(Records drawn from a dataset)
+ + + +

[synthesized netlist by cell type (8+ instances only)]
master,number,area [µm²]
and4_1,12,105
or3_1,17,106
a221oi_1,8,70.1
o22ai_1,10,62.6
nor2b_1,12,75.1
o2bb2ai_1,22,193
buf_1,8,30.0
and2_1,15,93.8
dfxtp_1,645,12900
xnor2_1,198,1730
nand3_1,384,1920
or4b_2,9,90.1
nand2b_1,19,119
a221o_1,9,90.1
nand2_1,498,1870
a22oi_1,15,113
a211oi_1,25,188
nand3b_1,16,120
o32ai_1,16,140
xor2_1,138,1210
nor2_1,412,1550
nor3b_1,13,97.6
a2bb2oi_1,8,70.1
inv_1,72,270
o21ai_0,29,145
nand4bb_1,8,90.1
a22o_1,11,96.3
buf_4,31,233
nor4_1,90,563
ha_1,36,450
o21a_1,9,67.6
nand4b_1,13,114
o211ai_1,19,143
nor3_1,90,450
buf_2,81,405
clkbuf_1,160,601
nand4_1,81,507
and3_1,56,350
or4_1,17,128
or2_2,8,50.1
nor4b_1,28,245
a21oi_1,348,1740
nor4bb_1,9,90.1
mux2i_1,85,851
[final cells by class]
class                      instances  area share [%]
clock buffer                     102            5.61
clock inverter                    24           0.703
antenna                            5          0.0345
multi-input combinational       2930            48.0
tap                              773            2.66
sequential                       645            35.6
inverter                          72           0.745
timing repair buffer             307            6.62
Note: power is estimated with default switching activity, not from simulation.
--- src/rtl/rx_watch_pwr.sv ---
module rx_watch_pwr #(
  parameter int SAMP_W = 12,
  parameter int CNT_W  = 16,
  parameter int ACC_W  = 40
) (
  input  logic                     clk,
  input  logic                     rst_n,
  input  logic                     acc_en,
  input  logic                     smp_valid,
  input  logic signed [SAMP_W-1:0] smp_i,
  input  logic signed [SAMP_W-1:0] smp_q,
  input  logic [CNT_W-1:0]         win_eff,
  output logic                     done,
  output logic [ACC_W-1:0]         power
);

  localparam int SQ_W = 2 * SAMP_W;

  logic signed [SQ_W-1:0] sq_i, sq_q;
  logic [SQ_W:0]          mag;
  logic [ACC_W-1:0]       acc_q, acc_nxt, power_q;
  logic [CNT_W-1:0]       cnt_q;

  assign sq_i    = smp_i * smp_i;
  assign sq_q    = smp_q * smp_q;
  assign mag     = {1'b0, sq_i} + {1'b0, sq_q};
  assign acc_nxt = acc_q + ACC_W'(mag);
  assign done    = acc_en && smp_valid && (cnt_q == win_eff - CNT_W'(1));

  always_ff @(posedge clk or negedge rst_n) begin
    if (!rst_n) begin
      acc_q <= '0;
      cnt_q <= '0;
    end else if (!acc_en) begin
      acc_q <= '0;
      cnt_q <= '0;
    end else if (smp_valid) begin
      acc_q <= acc_nxt;
      cnt_q <= cnt_q + CNT_W'(1);
    end
  end

  always_ff @(posedge clk or negedge rst_n) begin
    if (!rst_n) begin
      power_q <= '0;
    end else if (done) begin
      power_q <= acc_nxt;
    end
  end

  assign power = power_q;


  acc_mono_chk: assert property (@(posedge clk) disable iff (!rst_n)
    (acc_en && $past(acc_en)) |-> (acc_q >= $past(acc_q)));


  acc_idle_chk: assert property (@(posedge clk) disable iff (!rst_n)
    (!acc_en && $past(!acc_en)) |-> (acc_q == '0));

endmodule

--- src/rtl/rx_watch_fsm.sv ---
module rx_watch_fsm
  import rx_watch_pkg::*;
#(
  parameter int CNT_W  = 16,
  parameter int DATA_W = 32,
  parameter int ACC_W  = 40,
  parameter int PTR_W  = 3
) (
  input  logic              clk,
  input  logic              rst_n,
  input  logic              mon_en,
  input  logic              irq_clr,
  input  logic [CNT_W-1:0]  sleep_eff,
  input  logic [CNT_W-1:0]  settle_eff,
  input  logic              hop_en,
  input  logic [PTR_W-1:0]  hop_last,
  input  logic              win_done,
  input  logic [ACC_W-1:0]  power,
  input  logic [DATA_W-1:0] thr,
  output mon_state_t        state,
  output logic [PTR_W-1:0]  ptr
);

  mon_state_t       st_q, st_nxt;
  logic [CNT_W-1:0] cnt_q, cnt_nxt;
  logic             cnt_en;
  logic [PTR_W-1:0] ptr_q, ptr_nxt;
  logic             mon_q;
  logic             above;

  assign above = power > ACC_W'(thr);

  always_comb begin
    st_nxt = st_q;
    if (!mon_en) begin
      st_nxt = ST_IDLE;
    end else begin
      case (st_q)
        ST_IDLE:   if (!mon_q) st_nxt = ST_SLEEP;
        ST_SLEEP:  if (cnt_q == sleep_eff - CNT_W'(1)) st_nxt = ST_SETTLE;
        ST_SETTLE: if (cnt_q == settle_eff - CNT_W'(1)) st_nxt = ST_MEAS;
        ST_MEAS:   if (win_done) st_nxt = ST_EVAL;
        ST_EVAL:   st_nxt = above ? ST_FOUND : ST_SLEEP;
        ST_FOUND:  if (irq_clr) st_nxt = ST_IDLE;
        default:   st_nxt = ST_IDLE;
      endcase
    end
  end

  always_comb begin
    cnt_en  = (st_nxt != st_q) || (st_q == ST_SLEEP) || (st_q == ST_SETTLE);
    cnt_nxt = (st_nxt != st_q) ? '0 : cnt_q + CNT_W'(1);
  end

  always_comb begin
    ptr_nxt = ptr_q;
    if (st_q == ST_IDLE) begin
      ptr_nxt = '0;
    end else if (hop_en && (st_q == ST_EVAL) && (st_nxt == ST_SLEEP)) begin
      ptr_nxt = (ptr_q == hop_last) ? '0 : ptr_q + PTR_W'(1);
    end
  end

  always_ff @(posedge clk or negedge rst_n) begin
    if (!rst_n) begin
      st_q  <= ST_IDLE;
      ptr_q <= '0;
      mon_q <= 1'b0;
    end else begin
      st_q  <= st_nxt;
      ptr_q <= ptr_nxt;
      mon_q <= mon_en;
    end
  end

  always_ff @(posedge clk or negedge rst_n) begin
    if (!rst_n) begin
      cnt_q <= '0;
    end else if (cnt_en) begin
      cnt_q <= cnt_nxt;
    end
  end

  assign state = st_q;
  assign ptr   = ptr_q;


  sleep_len_chk: assert property (@(posedge clk) disable iff (!rst_n)
    (st_q == ST_SETTLE && $past(st_q) != ST_SETTLE) |->
      ($past(st_q) == ST_SLEEP && $past(cnt_q) == sleep_eff - CNT_W'(1)));


  found_chk: assert property (@(posedge clk) disable iff (!rst_n)
    (st_q == ST_EVAL && mon_en && power > {{(ACC_W-DATA_W){1'b0}}, thr}) |=> (st_q == ST_FOUND));


  resleep_chk: assert property (@(posedge clk) disable iff (!rst_n)
    (st_q == ST_EVAL && mon_en && !(power > {{(ACC_W-DATA_W){1'b0}}, thr})) |=> (st_q == ST_SLEEP));


  found_hold_chk: assert property (@(posedge clk) disable iff (!rst_n)
    (st_q == ST_FOUND && mon_en && !irq_clr) |=> (st_q == ST_FOUND));


  abort_chk: assert property (@(posedge clk) disable iff (!rst_n)
    !mon_en |=> (st_q == ST_IDLE));


  ptr_range_chk: assert property (@(posedge clk) disable iff (!rst_n)
    (st_q != ST_IDLE) |-> (ptr_q <= hop_last));

endmodule
`src/rtl/rtcShadowPkg.sv`:
```
package rtcShadowPkg;

  localparam int unsigned OFF_BUSY     = 32'h004;
  localparam int unsigned OFF_SEC      = 32'h008;
  localparam int unsigned OFF_SHADOW   = 32'h00C;
  localparam int unsigned OFF_MSEC     = 32'h010;
  localparam int unsigned OFF_ALARM0   = 32'h014;
  localparam int unsigned OFF_ALARM1   = 32'h018;
  localparam int unsigned OFF_MSALARM  = 32'h01C;
  localparam int unsigned OFF_MASK     = 32'h028;
  localparam int unsigned OFF_STATUS   = 32'h02C;

  localparam int EVT_W = 5;   // alarm0, alarm1, msec alarm, sec countdown, msec countdown
  localparam int N_SEC_ALARMS = 2;

  typedef struct packed {
    logic tick;
    logic copy;
    logic busy;
    logic wrSec;
    logic wrAlarm0;
    logic wrAlarm1;
    logic wrMsAlarm;
    logic wrMask;
    logic wrStatus;
    logic latchShadow;
  } rtcStrobes_t;

endpackage

```
`src/rtl/rtcShadowCtrl.sv`:
```
module rtcShadowCtrl
  import rtcShadowPkg::*;
#(
  parameter int ADDR_W     = 8,
  parameter int POST_TICKS = 8
) (
  input  logic              clk,
  input  logic              rstN,
  input  logic              slowClk,
  input  logic [ADDR_W-1:0] addr,
  input  logic              wrEn,
  input  logic              rdEn,
  output rtcStrobes_t       stb
);

  localparam int CNT_W = (POST_TICKS > 1) ? $clog2(POST_TICKS) : 1;
  localparam logic [CNT_W-1:0] LAST_TICK = CNT_W'(POST_TICKS - 1);

  logic [2:0]       syncQ;
  logic             tick;
  logic [CNT_W-1:0] tickCnt;
  logic             busyQ;

  function automatic logic hit(input logic [ADDR_W-1:0] a, input int unsigned off);
    return a == off[ADDR_W-1:0];
  endfunction

  always_ff @(posedge clk) begin
    if (!rstN) syncQ <= '0;
    else       syncQ <= {syncQ[1:0], slowClk};
  end

  assign tick = syncQ[1] & ~syncQ[2];

  always_ff @(posedge clk) begin
    if (!rstN) begin
      tickCnt <= '0;
      busyQ   <= 1'b0;
    end else if (tick) begin
      tickCnt <= (tickCnt == LAST_TICK) ? '0 : tickCnt + 1'b1;
      if (busyQ)                       busyQ <= 1'b0;
      else if (tickCnt == LAST_TICK)   busyQ <= 1'b1;
    end
  end

  logic wrOk;
  assign wrOk = wrEn & ~busyQ;

  always_comb begin
    stb             = '0;
    stb.tick        = tick;
    stb.busy        = busyQ;
    stb.copy        = tick & busyQ;
    stb.wrSec       = wrOk & hit(addr, OFF_SEC);
    stb.wrAlarm0    = wrOk & hit(addr, OFF_ALARM0);
    stb.wrAlarm1    = wrOk & hit(addr, OFF_ALARM1);
    stb.wrMsAlarm   = wrOk & hit(addr, OFF_MSALARM);
    stb.wrMask      = wrOk & hit(addr, OFF_MASK);
    stb.wrStatus    = wrEn & hit(addr, OFF_STATUS);
    stb.latchShadow = rdEn & hit(addr, OFF_MSEC);
  end


  busy_drop_chk: assert property (@(posedge clk) disable iff (!rstN)
    (busyQ && tick) |=> !busyQ);


  busy_hold_chk: assert property (@(posedge clk) disable iff (!rstN)
    (busyQ && !tick) |=> busyQ);

endmodule

```
`src/rtl/rtcShadowData.sv`:
```
module rtcShadowData
  import rtcShadowPkg::*;
#(
  parameter int ADDR_W     = 8,
  parameter int SLOW_HZ    = 32768,
  parameter int MS_PER_SEC = 1000
) (
  input  logic              clk,
  input  logic              rstN,
  input  rtcStrobes_t       stb,
  input  logic [ADDR_W-1:0] addr,
  input  logic [31:0]       wrData,
  output logic [31:0]       rdData,
  output logic              irq
);

  localparam int MS_W   = $clog2(MS_PER_SEC);
  localparam int FRAC_W = $clog2(SLOW_HZ + MS_PER_SEC) + 1;
  localparam logic [FRAC_W-1:0] FRAC_STEP = FRAC_W'(MS_PER_SEC);
  localparam logic [FRAC_W-1:0] FRAC_LIM  = FRAC_W'(SLOW_HZ);
  localparam logic [MS_W-1:0]   MS_LAST   = MS_W'(MS_PER_SEC - 1);

  logic [FRAC_W-1:0] fracAcc, fracSum;
  logic [MS_W-1:0]   msLive, msVis;
  logic [31:0]       secLive, secVis, secShadow, secNext;
  logic [31:0]       alarmSec [N_SEC_ALARMS];
  logic [31:0]       msAlarm;
  logic [EVT_W-1:0]  mask, status, evtSet, evtClr;
  logic              msStep, msWrap, secUpd;

  assign fracSum = fracAcc + FRAC_STEP;
  assign msStep  = stb.tick && (fracSum >= FRAC_LIM);
  assign msWrap  = msStep && (msLive == MS_LAST);
  assign secUpd  = stb.wrSec | msWrap;
  assign secNext = stb.wrSec ? wrData : secLive + 32'd1;

  always_ff @(posedge clk) begin
    if (!rstN) begin
      fracAcc <= '0;
      msLive  <= '0;
      secLive <= '0;
    end else if (stb.wrSec) begin
      fracAcc <= '0;
      msLive  <= '0;
      secLive <= wrData;
    end else if (stb.tick) begin
      fracAcc <= msStep ? fracSum - FRAC_LIM : fracSum;
      if (msStep) msLive <= msWrap ? '0 : msLive + 1'b1;
      if (msWrap) secLive <= secNext;
    end
  end

  always_ff @(posedge clk) begin
    if (!rstN) begin
      secVis <= '0;
      msVis  <= '0;
    end else if (stb.wrSec) begin
      secVis <= wrData;
      msVis  <= '0;
    end else if (stb.copy) begin
      secVis <= secLive;
      msVis  <= msLive;
    end
  end

  always_ff @(posedge clk) begin
    if (!rstN)                secShadow <= '0;
    else if (stb.latchShadow) secShadow <= secVis;
  end

  always_ff @(posedge clk) begin
    if (!rstN) begin
      for (int i = 0; i < N_SEC_ALARMS; i++) alarmSec[i] <= '0;
      msAlarm <= '0;
      mask    <= '0;
    end else begin
      if (stb.wrAlarm0)  alarmSec[0] <= wrData;
      if (stb.wrAlarm1)  alarmSec[1] <= wrData;
      if (stb.wrMsAlarm) msAlarm     <= wrData;
      if (stb.wrMask)    mask        <= wrData[EVT_W-1:0];
    end
  end

  always_comb begin
    evtSet = '0;
    for (int i = 0; i < N_SEC_ALARMS; i++)
      evtSet[i] = secUpd && (alarmSec[i] != '0) && (secNext == alarmSec[i]);
    evtClr = stb.wrStatus ? wrData[EVT_W-1:0] : '0;
  end

  always_ff @(posedge clk) begin
    if (!rstN) status <= '0;
    else       status <= (status & ~evtClr) | evtSet;
  end

  assign irq = |(status & mask);

  always_comb begin
    case (addr)
      ADDR_W'(OFF_BUSY):    rdData = {31'd0, stb.busy};
      ADDR_W'(OFF_SEC):     rdData = secVis;
      ADDR_W'(OFF_SHADOW):  rdData = secShadow;
      ADDR_W'(OFF_MSEC):    rdData = 32'(msVis);
      ADDR_W'(OFF_ALARM0):  rdData = alarmSec[0];
      ADDR_W'(OFF_ALARM1):  rdData = alarmSec[1];
      ADDR_W'(OFF_MSALARM): rdData = msAlarm;
      ADDR_W'(OFF_MASK):    rdData = 32'(mask);
      ADDR_W'(OFF_STATUS):  rdData = 32'(status);
      default:              rdData = '0;
    endcase
  end


  ms_range_chk: assert property (@(posedge clk) disable iff (!rstN)
    msLive < MS_W'(MS_PER_SEC));


  shadow_load_chk: assert property (@(posedge clk) disable iff (!rstN)
    stb.latchShadow |=> secShadow == $past(secVis));


  alarm_zero_chk: assert property (@(posedge clk) disable iff (!rstN)
    $rose(status[0]) |-> (alarmSec[0] != '0 && secLive == alarmSec[0]));


  busy_drop_write_chk: assert property (@(posedge clk) disable iff (!rstN)
    stb.busy |=> ($stable(mask) && $stable(alarmSec[0]) && $stable(msAlarm)));


  irq_src_chk: assert property (@(posedge clk) disable iff (!rstN)
    irq |-> (status != '0 && mask != '0));

endmodule

```
`src/rtl/rtcShadowClock.sv`:
```
module rtcShadowClock
  import rtcShadowPkg::*;
#(
  parameter int ADDR_W     = 8,
  parameter int SLOW_HZ    = 32768,
  parameter int MS_PER_SEC = 1000,
  parameter int POST_TICKS = 8
) (
  input  logic              clk,
  input  logic              rstN,
  input  logic              slowClk,
  input  logic [ADDR_W-1:0] addr,
  input  logic              wrEn,
  input  logic              rdEn,
  input  logic [31:0]       wrData,
  output logic [31:0]       rdData,
  output logic              irq
);

  rtcStrobes_t stb;

  rtcShadowCtrl #(.ADDR_W(ADDR_W), .POST_TICKS(POST_TICKS)) i_ctrl (
    .clk(clk), .rstN(rstN), .slowClk(slowClk),
    .addr(addr), .wrEn(wrEn), .rdEn(rdEn), .stb(stb)
  );

  rtcShadowData #(.ADDR_W(ADDR_W), .SLOW_HZ(SLOW_HZ), .MS_PER_SEC(MS_PER_SEC)) i_data (
    .clk(clk), .rstN(rstN), .stb(stb), .addr(addr),
    .wrData(wrData), .rdData(rdData), .irq(irq)
  );

endmodule

```
`src/rtl/intsrc_pkg.sv`:
```
package intsrc_pkg;
  typedef enum logic [1:0] {
    ACC_NONE  = 2'd0,
    ACC_WRITE = 2'd1,
    ACC_READ  = 2'd2
  } acc_kind_e;

  function automatic acc_kind_e decode_access(input logic wr, input logic rd,
                                              input logic hit);
    if (hit && wr)      return ACC_WRITE;
    else if (hit && rd) return ACC_READ;
    else                return ACC_NONE;
  endfunction
endpackage

```
`src/rtl/intsrc_edge.sv`:
```
module intsrc_edge #(
  parameter int W = 6
) (
  input  logic         clk,
  input  logic         rst,
  input  logic [W-1:0] lvl,
  output logic [W-1:0] rise
);
  logic [W-1:0] prev_q;

  always_ff @(posedge clk) begin
    if (rst) prev_q <= '0;
    else     prev_q <= lvl;
  end

  assign rise = lvl & ~prev_q;
endmodule

```
`src/rtl/intsrc_cell.sv`:
```
module intsrc_cell #(
  parameter bit IMPL = 1'b1
) (
  input  logic clk,
  input  logic rst,
  input  logic wr_hit,
  input  logic wr_bit,
  input  logic rise,
  output logic en_q,
  output logic pend_q
);
  generate
    if (IMPL) begin : g_impl
      logic en_next;
      assign en_next = wr_hit ? wr_bit : en_q;
      always_ff @(posedge clk) begin
        if (rst) begin
          en_q   <= 1'b0;
          pend_q <= 1'b0;
        end else begin
          en_q   <= en_next;
          // Edge qualified by the enable held before this cycle's write;
          // a cleared enable wipes the flag at the same edge.
          pend_q <= en_next & (pend_q | (rise & en_q));
        end
      end
    end else begin : g_absent
      assign en_q   = 1'b0;
      assign pend_q = 1'b0;
    end
  endgenerate
endmodule

```
`src/rtl/intsrc_any.sv`:
```
module intsrc_any #(
  parameter int W = 6
) (
  input  logic         clk,
  input  logic         rst,
  input  logic [W-1:0] pend,
  input  logic [W-1:0] en,
  output logic         any_q
);
  always_ff @(posedge clk) begin
    if (rst) any_q <= 1'b0;
    else     any_q <= |(pend & en);
  end
endmodule

```
`src/rtl/intsrc_regblock.sv`:
```
module intsrc_regblock #(
  parameter int               NSRC       = 6,
  parameter int               DATA_W     = 8,
  parameter int               ADDR_W     = 5,
  parameter logic [ADDR_W-1:0] REG_OFFSET = 5'h1E,
  parameter logic [NSRC-1:0]  VALID_MASK = 6'h3F
) (
  input  logic              clk,
  input  logic              rst,
  input  logic              wr_en,
  input  logic              rd_en,
  input  logic [ADDR_W-1:0] addr,
  input  logic [DATA_W-1:0] wr_data,
  output logic [DATA_W-1:0] rd_data,
  input  logic [NSRC-1:0]   src_in,
  output logic              irq
);
  import intsrc_pkg::*;

  localparam int PAD_W = DATA_W - NSRC;

  acc_kind_e        acc;
  logic             wr_hit;
  logic             rd_hit;
  logic [NSRC-1:0]  rise_vec;
  logic [NSRC-1:0]  en_vec;
  logic [NSRC-1:0]  pend_vec;
  logic [DATA_W-1:0] status_word;

  assign acc    = decode_access(wr_en, rd_en, addr == REG_OFFSET);
  assign wr_hit = (acc == ACC_WRITE);
  assign rd_hit = (acc == ACC_READ);

  intsrc_edge #(.W(NSRC)) u_edge (
    .clk  (clk),
    .rst  (rst),
    .lvl  (src_in),
    .rise (rise_vec)
  );

  for (genvar i = 0; i < NSRC; i++) begin : g_src
    intsrc_cell #(.IMPL(VALID_MASK[i])) u_cell (
      .clk    (clk),
      .rst    (rst),
      .wr_hit (wr_hit),
      .wr_bit (wr_data[i]),
      .rise   (rise_vec[i]),
      .en_q   (en_vec[i]),
      .pend_q (pend_vec[i])
    );
  end

  generate
    if (PAD_W > 0) begin : g_pad
      assign status_word = {{PAD_W{1'b0}}, pend_vec & en_vec};
    end else begin : g_nopad
      assign status_word = pend_vec & en_vec;
    end
  endgenerate

  always_ff @(posedge clk) begin
    if (rst)         rd_data <= '0;
    else if (rd_hit) rd_data <= status_word;
    else             rd_data <= '0;
  end

  intsrc_any #(.W(NSRC)) u_any (
    .clk   (clk),
    .rst   (rst),
    .pend  (pend_vec),
    .en    (en_vec),
    .any_q (irq)
  );
endmodule

```
<file path="config.mk">
export PLATFORM = sky130hd
export DESIGN_NAME = spi_cfg_slave
export DESIGN_NICKNAME = d
export VERILOG_FILES = /design/src/rtl/spi_cfg_pkg.sv /design/src/rtl/spi_pin_sync.sv /design/src/rtl/spi_frame_engine.sv /design/src/rtl/spi_cfg_regs.sv /design/src/rtl/spi_cfg_slave.sv
export SDC_FILE = /design/constraint.sdc
export NUM_CORES = 1
export LEC_CHECK = 0
export CORE_UTILIZATION = 45
export CTS_BUF_LIST = sky130_fd_sc_hd__clkbuf_16
export DETAILED_ROUTE_END_ITERATION = 6
export GPL_ROUTABILITY_DRIVEN = 1
export MAX_ROUTING_LAYER = met4
export PLACE_DENSITY_LB_ADDON = 0.08
export RECOVER_POWER = 100
export SETUP_SLACK_MARGIN = 0.2
export SLEW_MARGIN = 20
export SYNTH_ARGS = -nofsm -noshare
export SYNTH_HDL_FRONTEND = slang
export SYNTH_SLANG_ARGS = --single-unit
</file>
<file path="constraint.sdc">
create_clock -name clk -period 1.9 [get_ports clk]
set_input_delay 0.38 -clock clk [delete_from_list [all_inputs] [get_ports clk]]
set_output_delay 0.38 -clock clk [all_outputs]
set_load 0.02 [all_outputs]
</file>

+ + + +

Every line above with the word "syncQ" belongs in the answer, copied as written.

  logic [2:0]       syncQ;
    if (!rstN) syncQ <= '0;
    else       syncQ <= {syncQ[1:0], slowClk};
  assign tick = syncQ[1] & ~syncQ[2];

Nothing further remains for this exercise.